O principal autor da análise, o Dr. Douglas H. Smith, diretor do Centro de Lesões e Reconstrução Cerebral da Universidade da Pensilvânia, enfatizou que ainda há muito que descobrir.
"Esse é um relatório preliminar. Achamos que seria importante divulgá-lo em termos de saúde pública." E acrescenta: "Os sintomas eram inegáveis. Todo mundo que viu os pacientes ficou cem por cento convencido. Parecia alguma patologia ligada à concussão, principalmente por causa da velocidade de processamento e da incapacidade de se lembrar das coisas, que são os sintomas clássicos. Todos nós acreditamos que seja uma verdadeira síndrome. É um tipo de concussão sem o trauma causado pelo golpe na cabeça", acrescenta Smith.
Como acontece com parte dos pacientes que sofrem esse tipo de choque, alguns dos diplomatas melhoraram sozinhos, enquanto outros recuperaram o equilíbrio e/ou a cognição com terapia. "Alguns estavam se sentindo péssimos, mas conseguiram voltar ao trabalho", revela Smith.
Para Smith e seus colegas, não foi o som audível que causou as lesões, já que ele não tem a capacidade de lesionar o cérebro. Eles especulam que talvez algum dispositivo possa ter produzido outro tipo de energia danosa, além dos ruídos, como infrassom de baixa frequência, ultrassom de alta frequência e micro-ondas, que podem afetar o cérebro.
Relatório
Um problema com o relatório é o fato de não ter grupo comparativo, segundo Karen Postal, ex-presidente da Academia Norte-Americana de Neuropsicologia Clínica.
Os pesquisadores se basearam em uma bateria de testes que definem a cognição enfraquecida/comprometida com resultados abaixo de 40 por cento. "Acontece que eles são considerados normais entre 25 e 75 por cento", explica Postal.
Um grupo de controle teria mostrado se os diplomatas de Cuba foram melhores ou piores que outros objetos de análise semelhantes – idealmente outros funcionários do Departamento de Estado que relataram problemas de sono, que podem interferir no pensamento.
"É comum entre pessoas sem lesões cerebrais ter um ou dois resultados baixos quando são submetidas a uma bateria de testes.

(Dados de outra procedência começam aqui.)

<file path="src/gaps_pkg.sv">
`default_nettype none
package gaps_pkg;

  localparam int GRID_W = 64;
  localparam int GRID_H = 16;
  localparam int NCELLS = GRID_W * GRID_H;
  localparam int XW = 6;
  localparam int YW = 4;
  localparam int AW = XW + YW;
  localparam int GW = 14;
  localparam int FW = 15;
  localparam int HW = 10;
  localparam int CW = 11;

  localparam logic [GW-1:0] COST_STRAIGHT = GW'(10);
  localparam logic [GW-1:0] COST_DIAG = GW'(14);

  localparam logic [1:0] MODE_LOAD = 2'd0;
  localparam logic [1:0] MODE_SEARCH = 2'd1;
  localparam logic [1:0] MODE_READ = 2'd2;

  localparam logic [2:0] ST_STORED = 3'd0;
  localparam logic [2:0] ST_FOUND = 3'd1;
  localparam logic [2:0] ST_NOPATH = 3'd2;
  localparam logic [2:0] ST_STEP = 3'd3;
  localparam logic [2:0] ST_EMPTY = 3'd4;

  localparam logic [1:0] KIND_WALL = 2'd0;
  localparam logic [1:0] KIND_FREE = 2'd1;
  localparam logic [1:0] KIND_EXIT = 2'd2;
  localparam logic [1:0] KIND_BAD = 2'd3;

  localparam logic CFG_GOAL_X = 1'b0;
  localparam logic CFG_GOAL_Y = 1'b1;

  typedef enum logic [4:0] {
    OP_NONE,
    OP_MAPCLR,
    OP_LOAD,
    OP_RD_ISSUE,
    OP_RD_EMIT,
    OP_SRCH_INIT,
    OP_NCLR,
    OP_START_WR,
    OP_SCAN,
    OP_NB_ISSUE,
    OP_NB_EVAL,
    OP_CLOSE,
    OP_WALK_INIT,
    OP_WALK,
    OP_WALK_PAR,
    OP_EMIT_FOUND,
    OP_EMIT_NOPATH
  } op_t;

  typedef struct packed {
    op_t op;
  } cmd_t;

  typedef struct packed {
    logic out_free;
    logic cnt_last;
    logic found;
    logic h_busy;
    logic nb_inr;
    logic nb_exit;
    logic d_last;
    logic walk_end;
  } stat_t;

  typedef struct packed {
    logic [GW-1:0] g;
    logic [FW-1:0] f;
    logic [2:0]    dir;
    logic          open;
    logic          closed;
  } node_t;

  // neighbor order: dx -1,-1,-1,0,0,1,1,1 ; dy -1,0,1,-1,1,-1,0,1
  function automatic logic [1:0] dir_dx(input logic [2:0] d);
    logic [1:0] r;
    if (d < 3'd3) r = 2'b11;
    else if (d < 3'd5) r = 2'b00;
    else r = 2'b01;
    return r;
  endfunction

  function automatic logic [1:0] dir_dy(input logic [2:0] d);
    logic [1:0] r;
    unique case (d)
      3'd0, 3'd3, 3'd5: r = 2'b11;
      3'd1, 3'd6: r = 2'b00;
      default: r = 2'b01;
    endcase
    return r;
  endfunction

endpackage
`default_nettype wire

</file>
<file path="src/gaps_ctrl.sv">
`default_nettype none
module gaps_ctrl import gaps_pkg::*; (
  input  wire logic       clk,
  input  wire logic       rst,
  input  wire logic       in_valid,
  input  wire logic [1:0] in_mode,
  output logic            in_ready,
  input  wire stat_t      stat,
  output cmd_t            cmd
);

  typedef enum logic [3:0] {
    S_INIT,
    S_IDLE,
    S_RD,
    S_NCLR,
    S_START,
    S_SCAN,
    S_SCAN_END,
    S_SCAN_CHK,
    S_NB,
    S_NB_WAIT,
    S_CLOSE,
    S_WALK,
    S_WALK_PAR,
    S_FOUND,
    S_NOPATH
  } state_t;

  state_t state, state_next;

  always_comb begin
    state_next = state;
    cmd.op = OP_NONE;
    in_ready = (state == S_IDLE) && stat.out_free;
    unique case (state)
      S_INIT: begin
        cmd.op = OP_MAPCLR;
        if (stat.cnt_last) state_next = S_IDLE;
      end
      S_IDLE: begin
        if (in_valid && in_ready) begin
          priority case (in_mode)
            MODE_LOAD: cmd.op = OP_LOAD;
            MODE_READ: begin
              cmd.op = OP_RD_ISSUE;
              state_next = S_RD;
            end
            MODE_SEARCH: begin
              cmd.op = OP_SRCH_INIT;
              state_next = S_NCLR;
            end
            default: ;
          endcase
        end
      end
      S_RD: begin
        if (stat.out_free) begin
          cmd.op = OP_RD_EMIT;
          state_next = S_IDLE;
        end
      end
      S_NCLR: begin
        cmd.op = OP_NCLR;
        if (stat.cnt_last) state_next = S_START;
      end
      S_START: begin
        if (!stat.h_busy) begin
          cmd.op = OP_START_WR;
          state_next = S_SCAN;
        end
      end
      S_SCAN: begin
        cmd.op = OP_SCAN;
        if (stat.cnt_last) state_next = S_SCAN_END;
      end
      S_SCAN_END: state_next = S_SCAN_CHK;
      S_SCAN_CHK: state_next = stat.found ? S_NB : S_NOPATH;
      S_NB: begin
        cmd.op = OP_NB_ISSUE;
        state_next = S_NB_WAIT;
      end
      S_NB_WAIT: begin
        if (!stat.h_busy) begin
          if (stat.nb_inr && stat.nb_exit) begin
            cmd.op = OP_WALK_INIT;
            state_next = S_WALK;
          end else begin
            cmd.op = OP_NB_EVAL;
            state_next = stat.d_last ? S_CLOSE : S_NB;
          end
        end
      end
      S_CLOSE: begin
        cmd.op = OP_CLOSE;
        state_next = S_SCAN;
      end
      S_WALK: begin
        cmd.op = OP_WALK;
        state_next = stat.walk_end ? S_FOUND : S_WALK_PAR;
      end
      S_WALK_PAR: begin
        cmd.op = OP_WALK_PAR;
        state_next = S_WALK;
      end
      S_FOUND: begin
        if (stat.out_free) begin
          cmd.op = OP_EMIT_FOUND;
          state_next = S_IDLE;
        end
      end
      S_NOPATH: begin
        if (stat.out_free) begin
          cmd.op = OP_EMIT_NOPATH;
          state_next = S_IDLE;
        end
      end
      default: state_next = S_IDLE;
    endcase
  end

  always_ff @(posedge clk) begin
    if (rst) begin
      state <= S_INIT;
    end else begin
      state <= state_next;
    end
  end

endmodule
`default_nettype wire

</file>
<file path="config.mk">
export PLATFORM = sky130hd
export DESIGN_NAME = gaps_ctrl
export DESIGN_NICKNAME = d
export VERILOG_FILES = /design/src/gaps_pkg.sv /design/src/gaps_ctrl.sv
export SDC_FILE = /design/constraint.sdc
export NUM_CORES = 1
export LEC_CHECK = 0
export ABC_AREA = 1
export BUFFER_PORTS_ARGS = -buffer_cell sky130_fd_sc_hd__buf_2
export CORE_AREA = 2 2 41 43
export DETAILED_ROUTE_END_ITERATION = 8
export DIE_AREA = 0 0 43 45
export PLACE_DENSITY = 0.81
export SLEW_MARGIN = 20
export SYNTH_ARGS = -nofsm -noshare
export SYNTH_HDL_FRONTEND = slang
export SYNTH_SLANG_ARGS = --single-unit
</file>
<file path="constraint.sdc">
create_clock -name clk -period 1.61 [get_ports clk]
set_input_delay 0.161 -clock clk [delete_from_list [all_inputs] [get_ports clk]]
set_output_delay 0.161 -clock clk [all_outputs]
set_load 0.03 [all_outputs]
</file>
==> key figures, run 1 <==
Layout
  • Sequential cell area: 95.1 µm²
  • Ant. Diodes: 0
  • Area of the multi-input gates: 628 µm²
  • Nets: 170
  • Number of flip-flops in the largest register: 4
  • Area delta synth->final: 43.6%
  • Fillers: 124
  • Biggest regs: state (4)
  • Share of layout cells above drive strength 1: 46.0%
  • Largest register by flop count: state

Setup path
  • Crit end category: output port
  • WP data arrival: 1.47 ns
  • Startpoint Class: flip-flop
  • R2R setup slack: 0.17 ns
  • CP max FO: 6
  • Worst R2R Start: state[2]$_SDFFE_PP0P_
  • Worst r2r path cells: 8
  • Critical path type: reg -> out
  • WP data required: 1.45 ns
  • Worst r2r dst: state[2]$_SDFFE_PP0P_

Clock tree
  • Hold_buf cts: 0
  • Clk pin slew, worst setup/hold paths: 0.04 ns
  • CTS H-Tree Depth: 1
  • Clk_lat worst skew: 0.24 ns
  • CTS tree: yes
  • Sink Count: 4
  • Clock Tree Root: clkbuf_4
  • Total CTS buffers: 3
  • Longest Clk Path Bufs: 2

Global route
  • GRT Util Overall: 22.3%
  • Vias in the first global route: 816
  • Remaining global-route overflow: 0
  • Largest net degree at the start of global routing: 8
  • First-pass GRT wire length: 3.33 mm
  • Initial antenna violation count: 0

Place
  • DP HPWL: 1.50 mm
  • Dpl ws: 0.131 ns
  • # port buffers: 18
  • Routability cong.: 1.02

Routing
  • Routed via count: 959
  • Residual DRC: 0
  • WL/cell: 13.7 µm
  • Drt initial violations: 57
  • Routed vias/inst: 5.78
  • DRT Pass-1 Iters: 4
  • Final antenna-violating net count: 0
  • DRT Wirelength: 2.28 mm

Floorplanning
  • Die width: 43 µm
  • Core Area: 1470 µm²
  • Initial Utilization: 46.9%
  • Die footprint: 1940 µm²
  • Chip height: 45 µm
  • FP Rows: 14
  • IO Count: 19

Yosys
  • Synthesized cell area: 689 µm²
  • Net count after synthesis: 144
  • Sequential area share after synthesis: 11.6%
  • Cell variety after synth: 23
  • Gate Count Post-Synth: 126
  • Synthesized area per cell: 5.47 µm²
  • Yosys Warn Count: 0
  • Seq cells post-synth: 4

STA
  • Pins over their slew limit: 0
  • Sum of negative setup slack: -0.0226 ns
  • Final Skew: 0.00348 ns
  • Max frequency: 613 MHz
  • Slew @ Worst Pin: 0.323 ns
  • Post-route minimum period: 1.63 ns
  • Final setup margin: -0.0226 ns
  • RSZ-0062 raised after global routing: yes
  • Final hold violation count: 0
  • Fin crit share: 101%
  • Relative slew slack: 78.4%
  • Worst hold margin: 0.202 ns
  • Final Setup Violations: 1

Hold path
  • Startpoint of the worst hold path: rst
  • Hold path depth: 4
  • Hold Path End: state[3]$_SDFFE_PP0P_
  • Hold WC Path Type: in -> reg

Flow run
  • Max-cap viol count: 0

Power
  • Net Sw Frac: 57.0%
  • Net switching power: 0.000932 W
  • Leakage: 0.524 nW
  • Sequential power share: 14.6%
  • Max VDD drop: 0.000872 V
  • Clock Power Share: 7.8%
  • Cell internal pwr: 0.000702 W
  • P per Cell Area: 1650 nW/µm²
  • Combinational Power Share: 77.7%

Run status
  • Failing checks: negative setup slack
  • Status: complete, but fails checks
[power by group through the flow]
stage                     combinational (W)  sequential, W  clock [W]
after global placement             0.000960       0.000187          0
after floorplan                    0.000760       0.000181          0
after detailed placement           0.000971       0.000189          0
after global routing                0.00136       0.000248   0.000145
after CTS                           0.00105       0.000206   0.000135
final                               0.00127       0.000238   0.000127
[placed cells by master, fill, tap and decap left out, types with 4 or more instances in the layout]
cell type  Yosys  layout
nand2_1       30      23
nor2_1        25      18
inv_1         17      14
buf_2          0      14
nor2_2         4       9
nand3_1        9       9
nand2_2        4       7
inv_2          5       5
nand2_4        1       5
ha_1           5       5
a21oi_1        6       4
buf_4          0       4
dfxtp_4        0       4
[synthesized netlist by cell type]
master,number,area (µm²)
ha_1,5,62.6
inv_1,17,63.8
nand3_1,9,45.0
o21bai_1,1,7.51
a211oi_1,1,7.51
nand2_2,4,25.0
nand4_1,2,12.5
inv_2,5,18.8
dfxtp_1,4,80.1
nor3_1,3,15.0
o31ai_2,1,12.5
nand2_4,1,11.3
nand3_2,1,10.0
nor2_1,25,93.8
nor4_1,1,6.26
nand2_1,30,113
nor2_2,4,25.0
a221oi_1,1,8.76
nor2_4,1,11.3
a21oi_1,6,30.0
o211a_1,1,10.0
nor3_2,1,10.0
o21ai_0,2,10.0
[cell families after synthesis]
family | share of synthesized area, %
flip-flops | 11.6
buffers and inverters | 12.0
AO/OA/AOI/OAI | 12.5
AND/OR/NAND/NOR | 54.8
adder cells (fa/ha/maj) | 9.07
[routing by layer]
metal | vias up | global-route usage [%] | wire length (µm)
met4 | 0 | 2.42 | 70
li1 | 450 | - | -
met5 | - | 0 | 0
met1 | 430 | 26.7 | 827
met2 | 69 | 41.8 | 1130
met3 | 10 | 5.60 | 245
[final cells by class]
class	instances	area share [%]
flip-flops and latches	4	9.61
well taps	16	2.02
clock buffers	3	2.28
inverters	22	9.10
multi-input cells	100	63.5
repair buffers	21	13.5
[how the worst max path moves through the flow]
stage / from / to / slack (ns) / cells past startpoint
floorplan: state[1]$_SDFFE_PP0P_ / cmd[1] / 0.18 / 7
global placement: state[1]$_SDFFE_PP0P_ / cmd[0] / 0.14 / 8
detailed placement: state[1]$_SDFFE_PP0P_ / cmd[1] / 0.13 / 8
CTS: state[2]$_SDFFE_PP0P_ / cmd[1] / -0.00008 / 8
global route: state[2]$_SDFFE_PP0P_ / cmd[2] / -0.12 / 6
finish: state[2]$_SDFFE_PP0P_ / cmd[2] / -0.02 / 6
[worst max-delay path: stages (launching register included)]
cell and delay [ns]:
dfxtp_4 0.37, nor2_2 0.23, nand3_1 0.17, nor2_1 0.16
a211oi_2 0.07, nand3_1 0.09, buf_6 0.14
[through the flow]
stage | util (%) | area [µm²] | std cells | power [W]
floorplan | - | 689 | 126 | 0.000941
global placement | 54.8 | 807 | 161 | 0.00115
detailed placement | 54.8 | 807 | 161 | 0.00116
CTS | 60.3 | 887 | 165 | 0.00139
global route | 67.3 | 990 | 166 | 0.00176
finish | 67.3 | 990 | 166 | 0.00163
[repair_timing]
| item | 4_1_cts | 5_1_grt |
|---|---|---|
| buffers inserted | 1 | 1 |
| gates resized for setup | 18 | 31 |
| pin swaps | 1 | 0 |
| endpoints found under the setup margin | 4 | 4 |
Power figures use the tool's default switching activity.
==> run 2, diff against run 1 <==
- PLACE_DENSITY: 0.81 -> 0.78
==> run 2 against run 1 <==
Compared with the run above:
- the flow now finishes without violations
- clock-buffer cell count stayed put
- maximum frequency is 2.1% higher
- global-route usage is 0.33 points lower
- sequential share of layout area is 0.11 points higher
- largest power group unchanged
- critical path type unchanged
==> key figures, run 2 (same netlist as run 1, synthesis figures left out) <==
Run status
  • Status: finished, final reports clean (was complete, but fails checks)

STA
  • Worst hold margin: 0.205 ns (was 0.202 ns)
  • RSZ-0062 raised after global routing: yes (unchanged)
  • Final hold violation count: 0 (unchanged)
  • Pins over their slew limit: 0 (unchanged)
  • Post-route minimum period: 1.60 ns (was 1.63 ns)
  • Max frequency: 625 MHz (was 613 MHz)
  • Final Skew: 0.00330 ns (was 0.00348 ns)
  • Slew @ Worst Pin: 0.322 ns (was 0.323 ns)
  • Relative slew slack: 78.5% (was 78.4%)
  • Fin crit share: 99.3% (was 101%)
  • Sum of negative setup slack: 0 ns (was -0.0226 ns)
  • Final setup margin: 0.0107 ns (was -0.0226 ns)
  • Final Setup Violations: 0 (was 1)

Clock tree
  • CTS H-Tree Depth: 1 (unchanged)
  • CTS tree: yes (unchanged)
  • Hold_buf cts: 0 (unchanged)
  • Longest Clk Path Bufs: 2 (unchanged)
  • Total CTS buffers: 3 (unchanged)
  • Clock Tree Root: clkbuf_4 (unchanged)
  • Clk pin slew, worst setup/hold paths: 0.04 ns (about the same)
  • Clk_lat worst skew: 0.23 ns (was 0.24 ns)
  • Sink Count: 4 (unchanged)

Routing
  • WL/cell: 12.8 µm (was 13.7 µm)
  • Drt initial violations: 34 (was 57)
  • Routed via count: 947 (was 959)
  • Residual DRC: 0 (unchanged)
  • DRT Pass-1 Iters: 5 (was 4)
  • Final antenna-violating net count: 0 (unchanged)
  • Routed vias/inst: 5.57 (was 5.78)
  • DRT Wirelength: 2.17 mm (was 2.28 mm)

Layout
  • Commonest cells after routing, fill and taps aside: nand2_1, nor2_1, inv_1, buf_2 (unchanged)
  • Most common cell after layout, fill and taps aside: nand2_1 (unchanged)
  • Fillers: 132 (was 124)
  • Area delta synth->final: 41.9% (was 43.6%)
  • Ant. Diodes: 0 (unchanged)
  • Non-filler cells, final: 170 (was 166)
  • Nets: 174 (was 170)
  • Largest register by flop count: state (unchanged)
  • Share of layout cells above drive strength 1: 41.6% (was 46.0%)
  • Number of flip-flops in the largest register: 4 (unchanged)
  • Biggest regs: state (4) (unchanged)

Floorplanning
  • Core Area: 1470 µm² (unchanged)
  • IO Count: 19 (unchanged)
  • Die footprint: 1940 µm² (unchanged)
  • Initial Utilization: 46.9% (unchanged)
  • FP Rows: 14 (unchanged)
  • Die width: 43 µm (unchanged)
  • Chip height: 45 µm (unchanged)

Setup path
  • Worst r2r path cells: 10 (was 8)
  • Crit end category: output port (unchanged)
  • CP max FO: 6 (unchanged)
  • Critical path type: reg -> out (unchanged)
  • Worst R2R Start: state[0]$_SDFFE_PP0P_ (was state[2]$_SDFFE_PP0P_)
  • CP peak stage delay: 0.39 ns (was 0.37 ns)
  • R2R setup slack: 0.21 ns (was 0.17 ns)
  • Cell Chain, Critical Path: inv_4 > nand2_4 > nor3_2 > a221oi_1 > nand3_1 > buf_6 (was nor2_2 > nand3_1 > nor2_1 > a211oi_2 > nand3_1 > buf_6)
  • WP data arrival: 1.44 ns (was 1.47 ns)
  • Worst setup path startpoint: state[1]$_SDFFE_PP0P_ (was state[2]$_SDFFE_PP0P_)
  • Worst r2r dst: state[1]$_SDFFE_PP0P_ (was state[2]$_SDFFE_PP0P_)
  • CP Depth: 6 (unchanged)
  • Critical path's top delay family: flip-flops (was simple AND/OR/NAND/NOR gates)
  • CP endpoint: cmd[0] (was cmd[2])
  • Worst path slowest cell: dfxtp_4 (unchanged)
  • WP data required: 1.45 ns (about the same)
  • Crit path buf inv count: 2 (was 1)
  • Startpoint Class: flip-flop (unchanged)

Global route
  • Largest net degree at the start of global routing: 8 (unchanged)
  • First-pass GRT wire length: 3.28 mm (was 3.33 mm)
  • Vias in the first global route: 854 (was 816)
  • GRT Util Overall: 22.0% (was 22.3%)
  • Initial antenna violation count: 0 (unchanged)
  • Remaining global-route overflow: 0 (unchanged)

Power
  • P per Cell Area: 1630 nW/µm² (was 1650 nW/µm²)
  • Max VDD drop: 0.000900 V (was 0.000872 V)
  • Leakage: 0.538 nW (was 0.524 nW)

Flow run
  • Max-cap viol count: 0 (unchanged)

Place
  • Placed Cells: 161 (unchanged)
  • Routability cong.: 0.942 (was 1.02)
  • DP HPWL: 1.54 mm (was 1.50 mm)
  • # port buffers: 18 (unchanged)
  • Dpl ws: 0.0984 ns (was 0.131 ns)

Hold path
  • Hold path depth: 4 (unchanged)
  • Hold WC Path Type: in -> reg (unchanged)
==> run 2: changes by cell type in the layout (fill, tap and decap cells not counted), sizes merged <==
cell and change:
buf +4
==> run 2: worst min-delay path, cell delays in order <==
cell and delay (ns):
buf_2 0.08, inv_1 0.06, nand2_1 0.08, nor2_2 0.03
==> run 2: area by class of cell <==
type	instances	area, µm²	area share, %
Sequential cell	4	95.1	9.72
Inverter	22	90.1	9.21
Tap cell	16	20.0	2.05
Clock buffer	3	22.5	2.30
Multi-Input combinational cell	100	589	60.2
Timing Repair Buffer	25	161	16.5
==> run 2: worst min path at each step <==
stage,start,to,slack [ns]
after floorplan,rst,state[3]$_SDFFE_PP0P_,0.34
after global placement,rst,state[3]$_SDFFE_PP0P_,0.44
after global routing,rst,state[2]$_SDFFE_PP0P_,0.21
final,rst,state[0]$_SDFFE_PP0P_,0.20
after detailed placement,rst,state[0]$_SDFFE_PP0P_,0.46
after CTS,rst,state[0]$_SDFFE_PP0P_,0.21
==> run 2: timing repair <==
| action | CTS | global route |
|---|---|---|
| setup endpoints to repair | 4 | 4 |
| resized for setup | 20 | 16 |
| buffers inserted | 2 | 4 |
| pin swaps | 3 | 6 |
==> run 2: metrics by stage <==
stage | total power (W) | util [%] | cell area (µm²)
after floorplan | 0.000941 | - | 689
after global placement | 0.00114 | 54.8 | 807
after detailed placement | 0.00117 | 54.8 | 807
after CTS | 0.00143 | 61.0 | 897
after global routing | 0.00171 | 66.5 | 978
final | 0.00159 | 66.5 | 978
==> run 2: metal layers <==
metal  global-route usage (%)  share of wire, %  vias to the layer above
met3                     5.60               7.1                        8
met2                     42.1                51                       60
met5                        0                 0                        -
met4                     4.24               3.0                        0
li1                         -                 -                      456
met1                     24.7                39                      423
==> run 2: power breakdown <==
| part | total [W] | switching, W | internal (W) |
|---|---|---|---|
| Combinational | 0.00123 | 0.000741 | 0.000489 |
| Clock | 0.000123 | 0.0000399 | 0.0000833 |
| Sequential | 0.000238 | 0.0000816 | 0.000156 |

Eles representam uma variabilidade normal", estabelece Postal.
O Dr. Christopher Muth, neurologista do Centro Médico da Universidade Rush, em Chicago, escreveu um editorial, observando que o relatório deveria ser analisado com cautela.
Sintomas
Os funcionários foram examinados, em média, 203 dias após os supostos acidentes e não se sabe se comentaram os sintomas uns com os outros.
"Dependendo do sintoma, você tem só a palavra da pessoa que o está sentindo", diz Muth.
Porém, ele observa que os examinadores sabiam que os pacientes vinham reclamando de sintomas neurológicos. Como algumas conclusões dependem da interpretação subjetiva do médico, essa pode ter sido tendenciosa.
Uma vez que vários desses sintomas são comuns na população em geral, "você não precisa necessariamente criar uma síndrome para explicá-los. Ao mesmo tempo, não há nenhum diagnóstico simples e imediato para explicar as conclusões do estudo", admite Muth.
O Dr. Lee Schwamm, vice-presidente do departamento de Neurologia do Massachusetts General Hospital, também tem suas dúvidas quanto aos resultados.
"Não quero que ninguém pense que esses pacientes estão inventando tudo isso; claro que eles merecem credibilidade, simpatia e uma avaliação cuidadosa."
Porém, segundo ele, a fragilidade da análise – da qual os pesquisadores não têm culpa alguma – pede calma. Principalmente pelo fato de terem se passado mais de 200 dias antes da avaliação, o que eleva o risco de "memória tendenciosa", ou seja, as recordações passam a se tornar menos confiáveis.
"Temos que manter aberta a possibilidade para o fato de que, em um estado de vigilância e ansiedade redobradas, é normal que vários indivíduos desenvolvam os mesmos sintomas. Às vezes, até uma sugestão pode provocá-los", conclui.